(DATA SECTION)

This design comes from an exercise in tuning for small area, a short achievable clock period and few clock cycles per item on the open sky130 flow, not from production work.
Function was checked by simulation only, so behaviour that the tests miss may differ from the original.

==> design.v <==
module cefu (
    input             clk,
    input             rst,
    input             in_valid,
    output            in_ready,
    input      [1:0]  in_op,
    input      [15:0] in_a,
    input      [15:0] in_b,
    output reg        out_valid,
    output reg [15:0] out_res,
    output reg [15:0] out_res2,
    output            out_z,
    output            out_n,
    output reg        out_v
);
    localparam K   = 2;                 
    localparam NC  = 16 / K;                  
    localparam NSQ = 16;                      
    localparam XS  = NSQ - 15;                
    localparam RW  = 17 + XS;                 
    localparam TW  = RW + 2;                  
    function [22:0] rom(input [7:0] i);
        case (i)
        8'd0: rom = {15'd0, 8'd201};
        8'd1: rom = {15'd201, 8'd201};
        8'd2: rom = {15'd402, 8'd201};
        8'd3: rom = {15'd603, 8'd201};
        8'd4: rom = {15'd804, 8'd201};
        8'd5: rom = {15'd1005, 8'd201};
        8'd6: rom = {15'd1206, 8'd201};
        8'd7: rom = {15'd1407, 8'd201};
        8'd8: rom = {15'd1608, 8'd201};
        8'd9: rom = {15'd1809, 8'd200};
        8'd10: rom = {15'd2009, 8'd201};
        8'd11: rom = {15'd2210, 8'd200};
        8'd12: rom = {15'd2410, 8'd201};
        8'd13: rom = {15'd2611, 8'd200};
        8'd14: rom = {15'd2811, 8'd201};
        8'd15: rom = {15'd3012, 8'd200};
        8'd16: rom = {15'd3212, 8'd200};
        8'd17: rom = {15'd3412, 8'd200};
        8'd18: rom = {15'd3612, 8'd199};
        8'd19: rom = {15'd3811, 8'd200};
        8'd20: rom = {15'd4011, 8'd199};
        8'd21: rom = {15'd4210, 8'd200};
        8'd22: rom = {15'd4410, 8'd199};
        8'd23: rom = {15'd4609, 8'd199};
        8'd24: rom = {15'd4808, 8'd199};
        8'd25: rom = {15'd5007, 8'd198};
        8'd26: rom = {15'd5205, 8'd199};
        8'd27: rom = {15'd5404, 8'd198};
        8'd28: rom = {15'd5602, 8'd198};
        8'd29: rom = {15'd5800, 8'd198};
        8'd30: rom = {15'd5998, 8'd197};
        8'd31: rom = {15'd6195, 8'd198};
        8'd32: rom = {15'd6393, 8'd197};
        8'd33: rom = {15'd6590, 8'd196};
        8'd34: rom = {15'd6786, 8'd197};
        8'd35: rom = {15'd6983, 8'd196};
        8'd36: rom = {15'd7179, 8'd196};
        8'd37: rom = {15'd7375, 8'd196};
        8'd38: rom = {15'd7571, 8'd196};
        8'd39: rom = {15'd7767, 8'd195};
        8'd40: rom = {15'd7962, 8'd195};
        8'd41: rom = {15'd8157, 8'd194};
        8'd42: rom = {15'd8351, 8'd194};
        8'd43: rom = {15'd8545, 8'd194};
        8'd44: rom = {15'd8739, 8'd194};
        8'd45: rom = {15'd8933, 8'd193};
        8'd46: rom = {15'd9126, 8'd193};
        8'd47: rom = {15'd9319, 8'd193};
        8'd48: rom = {15'd9512, 8'd192};
        8'd49: rom = {15'd9704, 8'd192};
        8'd50: rom = {15'd9896, 8'd191};
        8'd51: rom = {15'd10087, 8'd191};
        8'd52: rom = {15'd10278, 8'd191};
        8'd53: rom = {15'd10469, 8'd190};
        8'd54: rom = {15'd10659, 8'd190};
        8'd55: rom = {15'd10849, 8'd190};
        8'd56: rom = {15'd11039, 8'd189};
        8'd57: rom = {15'd11228, 8'd189};
        8'd58: rom = {15'd11417, 8'd188};
        8'd59: rom = {15'd11605, 8'd188};
        8'd60: rom = {15'd11793, 8'd187};
        8'd61: rom = {15'd11980, 8'd187};
        8'd62: rom = {15'd12167, 8'd186};
        8'd63: rom = {15'd12353, 8'd186};
        8'd64: rom = {15'd12539, 8'd186};
        8'd65: rom = {15'd12725, 8'd185};
        8'd66: rom = {15'd12910, 8'd184};
        8'd67: rom = {15'd13094, 8'd185};
        8'd68: rom = {15'd13279, 8'd183};
        8'd69: rom = {15'd13462, 8'd183};
        8'd70: rom = {15'd13645, 8'd183};
        8'd71: rom = {15'd13828, 8'd182};
        8'd72: rom = {15'd14010, 8'd181};
        8'd73: rom = {15'd14191, 8'd181};
        8'd74: rom = {15'd14372, 8'd181};
        8'd75: rom = {15'd14553, 8'd179};
        8'd76: rom = {15'd14732, 8'd180};
        8'd77: rom = {15'd14912, 8'd178};
        8'd78: rom = {15'd15090, 8'd179};
        8'd79: rom = {15'd15269, 8'd177};
        8'd80: rom = {15'd15446, 8'd177};
        8'd81: rom = {15'd15623, 8'd177};
        8'd82: rom = {15'd15800, 8'd176};
        8'd83: rom = {15'd15976, 8'd175};
        8'd84: rom = {15'd16151, 8'd174};
        8'd85: rom = {15'd16325, 8'd174};
        8'd86: rom = {15'd16499, 8'd174};
        8'd87: rom = {15'd16673, 8'd173};
        8'd88: rom = {15'd16846, 8'd172};
        8'd89: rom = {15'd17018, 8'd171};
        8'd90: rom = {15'd17189, 8'd171};
        8'd91: rom = {15'd17360, 8'd170};
        8'd92: rom = {15'd17530, 8'd170};
        8'd93: rom = {15'd17700, 8'd169};
        8'd94: rom = {15'd17869, 8'd168};
        8'd95: rom = {15'd18037, 8'd167};
        8'd96: rom = {15'd18204, 8'd167};
        8'd97: rom = {15'd18371, 8'd166};
        8'd98: rom = {15'd18537, 8'd166};
        8'd99: rom = {15'd18703, 8'd165};
        8'd100: rom = {15'd18868, 8'd164};
        8'd101: rom = {15'd19032, 8'd163};
        8'd102: rom = {15'd19195, 8'd162};
        8'd103: rom = {15'd19357, 8'd162};
        8'd104: rom = {15'd19519, 8'd161};
        8'd105: rom = {15'd19680, 8'd161};
        8'd106: rom = {15'd19841, 8'd159};
        8'd107: rom = {15'd20000, 8'd159};
        8'd108: rom = {15'd20159, 8'd158};
        8'd109: rom = {15'd20317, 8'd158};
        8'd110: rom = {15'd20475, 8'd156};
        8'd111: rom = {15'd20631, 8'd156};
        8'd112: rom = {15'd20787, 8'd155};
        8'd113: rom = {15'd20942, 8'd154};
        8'd114: rom = {15'd21096, 8'd154};
        8'd115: rom = {15'd21250, 8'd153};
        8'd116: rom = {15'd21403, 8'd151};
        8'd117: rom = {15'd21554, 8'd151};
        8'd118: rom = {15'd21705, 8'd151};
        8'd119: rom = {15'd21856, 8'd149};
        8'd120: rom = {15'd22005, 8'd149};
        8'd121: rom = {15'd22154, 8'd147};
        8'd122: rom = {15'd22301, 8'd147};
        8'd123: rom = {15'd22448, 8'd146};
        8'd124: rom = {15'd22594, 8'd145};
        8'd125: rom = {15'd22739, 8'd145};
        8'd126: rom = {15'd22884, 8'd143};
        8'd127: rom = {15'd23027, 8'd143};
        8'd128: rom = {15'd23170, 8'd141};
        8'd129: rom = {15'd23311, 8'd141};
        8'd130: rom = {15'd23452, 8'd140};
        8'd131: rom = {15'd23592, 8'd139};
        8'd132: rom = {15'd23731, 8'd139};
        8'd133: rom = {15'd23870, 8'd137};
        8'd134: rom = {15'd24007, 8'd136};
        8'd135: rom = {15'd24143, 8'd136};
        8'd136: rom = {15'd24279, 8'd134};
        8'd137: rom = {15'd24413, 8'd134};
        8'd138: rom = {15'd24547, 8'd133};
        8'd139: rom = {15'd24680, 8'd131};
        8'd140: rom = {15'd24811, 8'd131};
        8'd141: rom = {15'd24942, 8'd130};
        8'd142: rom = {15'd25072, 8'd129};
        8'd143: rom = {15'd25201, 8'd128};
        8'd144: rom = {15'd25329, 8'd127};
        8'd145: rom = {15'd25456, 8'd126};
        8'd146: rom = {15'd25582, 8'd126};
        8'd147: rom = {15'd25708, 8'd124};
        8'd148: rom = {15'd25832, 8'd123};
        8'd149: rom = {15'd25955, 8'd122};
        8'd150: rom = {15'd26077, 8'd121};
        8'd151: rom = {15'd26198, 8'd121};
        8'd152: rom = {15'd26319, 8'd119};
        8'd153: rom = {15'd26438, 8'd118};
        8'd154: rom = {15'd26556, 8'd118};
        8'd155: rom = {15'd26674, 8'd116};
        8'd156: rom = {15'd26790, 8'd115};
        8'd157: rom = {15'd26905, 8'd114};
        8'd158: rom = {15'd27019, 8'd114};
        8'd159: rom = {15'd27133, 8'd112};
        8'd160: rom = {15'd27245, 8'd111};
        8'd161: rom = {15'd27356, 8'd110};
        8'd162: rom = {15'd27466, 8'd109};
        8'd163: rom = {15'd27575, 8'd108};
        8'd164: rom = {15'd27683, 8'd107};
        8'd165: rom = {15'd27790, 8'd106};
        8'd166: rom = {15'd27896, 8'd105};
        8'd167: rom = {15'd28001, 8'd104};
        8'd168: rom = {15'd28105, 8'd103};
        8'd169: rom = {15'd28208, 8'd102};
        8'd170: rom = {15'd28310, 8'd101};
        8'd171: rom = {15'd28411, 8'd99};
        8'd172: rom = {15'd28510, 8'd99};
        8'd173: rom = {15'd28609, 8'd97};
        8'd174: rom = {15'd28706, 8'd97};
        8'd175: rom = {15'd28803, 8'd95};
        8'd176: rom = {15'd28898, 8'd94};
        8'd177: rom = {15'd28992, 8'd93};
        8'd178: rom = {15'd29085, 8'd92};
        8'd179: rom = {15'd29177, 8'd91};
        8'd180: rom = {15'd29268, 8'd90};
        8'd181: rom = {15'd29358, 8'd89};
        8'd182: rom = {15'd29447, 8'd87};
        8'd183: rom = {15'd29534, 8'd87};
        8'd184: rom = {15'd29621, 8'd85};
        8'd185: rom = {15'd29706, 8'd85};
        8'd186: rom = {15'd29791, 8'd83};
        8'd187: rom = {15'd29874, 8'd82};
        8'd188: rom = {15'd29956, 8'd81};
        8'd189: rom = {15'd30037, 8'd80};
        8'd190: rom = {15'd30117, 8'd78};
        8'd191: rom = {15'd30195, 8'd78};
        8'd192: rom = {15'd30273, 8'd76};
        8'd193: rom = {15'd30349, 8'd75};
        8'd194: rom = {15'd30424, 8'd74};
        8'd195: rom = {15'd30498, 8'd73};
        8'd196: rom = {15'd30571, 8'd72};
        8'd197: rom = {15'd30643, 8'd71};
        8'd198: rom = {15'd30714, 8'd69};
        8'd199: rom = {15'd30783, 8'd69};
        8'd200: rom = {15'd30852, 8'd67};
        8'd201: rom = {15'd30919, 8'd66};
        8'd202: rom = {15'd30985, 8'd65};
        8'd203: rom = {15'd31050, 8'd63};
        8'd204: rom = {15'd31113, 8'd63};
        8'd205: rom = {15'd31176, 8'd61};
        8'd206: rom = {15'd31237, 8'd60};
        8'd207: rom = {15'd31297, 8'd59};
        8'd208: rom = {15'd31356, 8'd58};
        8'd209: rom = {15'd31414, 8'd56};
        8'd210: rom = {15'd31470, 8'd56};
        8'd211: rom = {15'd31526, 8'd54};
        8'd212: rom = {15'd31580, 8'd53};
        8'd213: rom = {15'd31633, 8'd52};
        8'd214: rom = {15'd31685, 8'd51};
        8'd215: rom = {15'd31736, 8'd49};
        8'd216: rom = {15'd31785, 8'd48};
        8'd217: rom = {15'd31833, 8'd47};
        8'd218: rom = {15'd31880, 8'd46};
        8'd219: rom = {15'd31926, 8'd45};
        8'd220: rom = {15'd31971, 8'd43};
        8'd221: rom = {15'd32014, 8'd43};
        8'd222: rom = {15'd32057, 8'd41};
        8'd223: rom = {15'd32098, 8'd39};
        8'd224: rom = {15'd32137, 8'd39};
        8'd225: rom = {15'd32176, 8'd37};
        8'd226: rom = {15'd32213, 8'd37};
        8'd227: rom = {15'd32250, 8'd35};
        8'd228: rom = {15'd32285, 8'd33};
        8'd229: rom = {15'd32318, 8'd33};
        8'd230: rom = {15'd32351, 8'd31};
        8'd231: rom = {15'd32382, 8'd30};
        8'd232: rom = {15'd32412, 8'd29};
        8'd233: rom = {15'd32441, 8'd28};
        8'd234: rom = {15'd32469, 8'd26};
        8'd235: rom = {15'd32495, 8'd26};
        8'd236: rom = {15'd32521, 8'd24};
        8'd237: rom = {15'd32545, 8'd22};
        8'd238: rom = {15'd32567, 8'd22};
        8'd239: rom = {15'd32589, 8'd20};
        8'd240: rom = {15'd32609, 8'd19};
        8'd241: rom = {15'd32628, 8'd18};
        8'd242: rom = {15'd32646, 8'd17};
        8'd243: rom = {15'd32663, 8'd15};
        8'd244: rom = {15'd32678, 8'd14};
        8'd245: rom = {15'd32692, 8'd13};
        8'd246: rom = {15'd32705, 8'd12};
        8'd247: rom = {15'd32717, 8'd11};
        8'd248: rom = {15'd32728, 8'd9};
        8'd249: rom = {15'd32737, 8'd8};
        8'd250: rom = {15'd32745, 8'd7};
        8'd251: rom = {15'd32752, 8'd5};
        8'd252: rom = {15'd32757, 8'd4};
        8'd253: rom = {15'd32761, 8'd4};
        8'd254: rom = {15'd32765, 8'd1};
        8'd255: rom = {15'd32766, 8'd1};
        default: rom = 23'd0;
        endcase
    endfunction
    function [15:0] sine(input [15:0] u);
        reg [7:0]  i;
        reg [6:0]  f;
        reg [22:0] e;
        reg [20:0] p;
        begin
            i    = u[14] ? ~u[13:6] : u[13:6];
            f    = u[14] ? 7'd64 - {1'b0, u[5:0]} : {1'b0, u[5:0]};
            e    = rom(i);
            p    = {e[22:8], 6'd32} + e[7:0] * f;
            sine = u[15] ? 16'd0 - {1'b0, p[20:6]} : {1'b0, p[20:6]};
        end
    endfunction
    reg          busy;
    reg [1:0]    op;
    reg [3:0]    cnt;
    reg [15:0]   b_r;     
    reg [RW-1:0] rem;     
    reg [15:0]   q;       
    reg          neg;     
    wire is_div  = (op == 2'd1);
    wire is_sqrt = op[1];
    reg [RW-1:0] r_s [0:K];
    reg [15:0]   q_s [0:K];
    reg [15:0]   b_s [0:K];
    reg [TW-1:0] t, d;
    reg [TW:0]   df;
    reg          ge;
    reg          eq0;     
    integer      k;
    always @* begin
        r_s[0] = rem;
        q_s[0] = q;
        b_s[0] = b_r;
        eq0    = 1'b0;
        for (k = 0; k < K; k = k + 1) begin
            if (is_sqrt) begin
                t = {r_s[k], b_s[k][15:14]};
                d = {q_s[k][RW-3:0], 2'b01};
                b_s[k+1] = {b_s[k][13:0], 2'b00};
            end else begin
                t = (k == 0 && cnt == 4'd0) ? {2'b00, r_s[k]} : {1'b0, r_s[k], 1'b0};
                d = b_r;
                b_s[k+1] = b_s[k];
            end
            df = {1'b0, t} - {1'b0, d};
            ge = !df[TW];
            if (k == 0) eq0 = (df[TW-1:0] == 0);
            r_s[k+1] = ge ? df[RW-1:0] : t[RW-1:0];
            q_s[k+1] = {q_s[k][14:0], ge};
        end
    end
    wire [15:0] s_now  = sine(b_r);
    wire        b_zero = (b_r == 16'd0);
    wire        first  = (cnt == 4'd0);
    wire        lastc  = is_div | is_sqrt ? (cnt == NC - 1) : (cnt == 4'd1);
    assign in_ready = !busy || lastc;
    wire accept = in_valid && in_ready;
    assign out_n = out_res[15];
    assign out_z = (out_res == 16'd0);
    wire [15:0] abs_a = in_a[15] ? 16'd0 - in_a : in_a;
    wire [15:0] abs_b = in_b[15] ? 16'd0 - in_b : in_b;
    wire [15:0] qres  = is_div ? q_s[K] : q_s[K] >> XS;
    always @(posedge clk) begin
        if (rst) begin
            busy      <= 1'b0;
            out_valid <= 1'b0;
        end else begin
            out_valid <= 1'b0;
            if (busy) begin
                cnt <= cnt + 4'd1;
                rem <= r_s[K];
                q   <= q_s[K];
                b_r <= b_s[K];
                if (!is_div && !is_sqrt) begin
                    b_r[15:14] <= b_r[15:14] + 2'd1;
                    if (first) begin
                        out_res <= s_now;
                    end else begin
                        out_res2  <= s_now;
                        out_v     <= 1'b0;
                        out_valid <= 1'b1;
                        busy      <= 1'b0;
                    end
                end else if (is_div && first && q_s[1][0]) begin
                    out_res   <= (b_zero && eq0) ? 16'h0000 : neg ? 16'h8000 : 16'h7FFF;
                    out_res2  <= 16'd0;
                    out_v     <= b_zero || !(neg && eq0);
                    out_valid <= 1'b1;
                    busy      <= 1'b0;
                end else if (is_sqrt && neg) begin
                    out_res   <= 16'd0;
                    out_res2  <= 16'd0;
                    out_v     <= 1'b1;
                    out_valid <= 1'b1;
                    busy      <= 1'b0;
                end else if (cnt == NC - 1) begin
                    out_res   <= (is_div && neg) ? 16'd0 - qres : qres;
                    out_res2  <= 16'd0;
                    out_v     <= 1'b0;
                    out_valid <= 1'b1;
                    busy      <= 1'b0;
                end
            end
            if (accept) begin
                busy <= 1'b1;
                op   <= in_op;
                cnt  <= 4'd0;
                q    <= 16'd0;
                if (in_op == 2'd1) begin
                    rem <= {{(RW-16){1'b0}}, abs_a};
                    b_r <= abs_b;
                    neg <= in_a[15] ^ in_b[15];
                end else begin
                    rem <= {RW{1'b0}};
                    b_r <= in_op[1] ? {in_a[14:0], 1'b0} : in_a;
                    neg <= in_a[15];
                end
            end
        end
    end
endmodule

(End DATA SECTION)

Go through the listing above and return each line where the word "wire" occurs.

[ANSWER TO THE PROBLEM]
    wire is_div  = (op == 2'd1);
    wire is_sqrt = op[1];
    wire [15:0] s_now  = sine(b_r);
    wire        b_zero = (b_r == 16'd0);
    wire        first  = (cnt == 4'd0);
    wire        lastc  = is_div | is_sqrt ? (cnt == NC - 1) : (cnt == 4'd1);
    wire accept = in_valid && in_ready;
    wire [15:0] abs_a = in_a[15] ? 16'd0 - in_a : in_a;
    wire [15:0] abs_b = in_b[15] ? 16'd0 - in_b : in_b;
    wire [15:0] qres  = is_div ? q_s[K] : q_s[K] >> XS;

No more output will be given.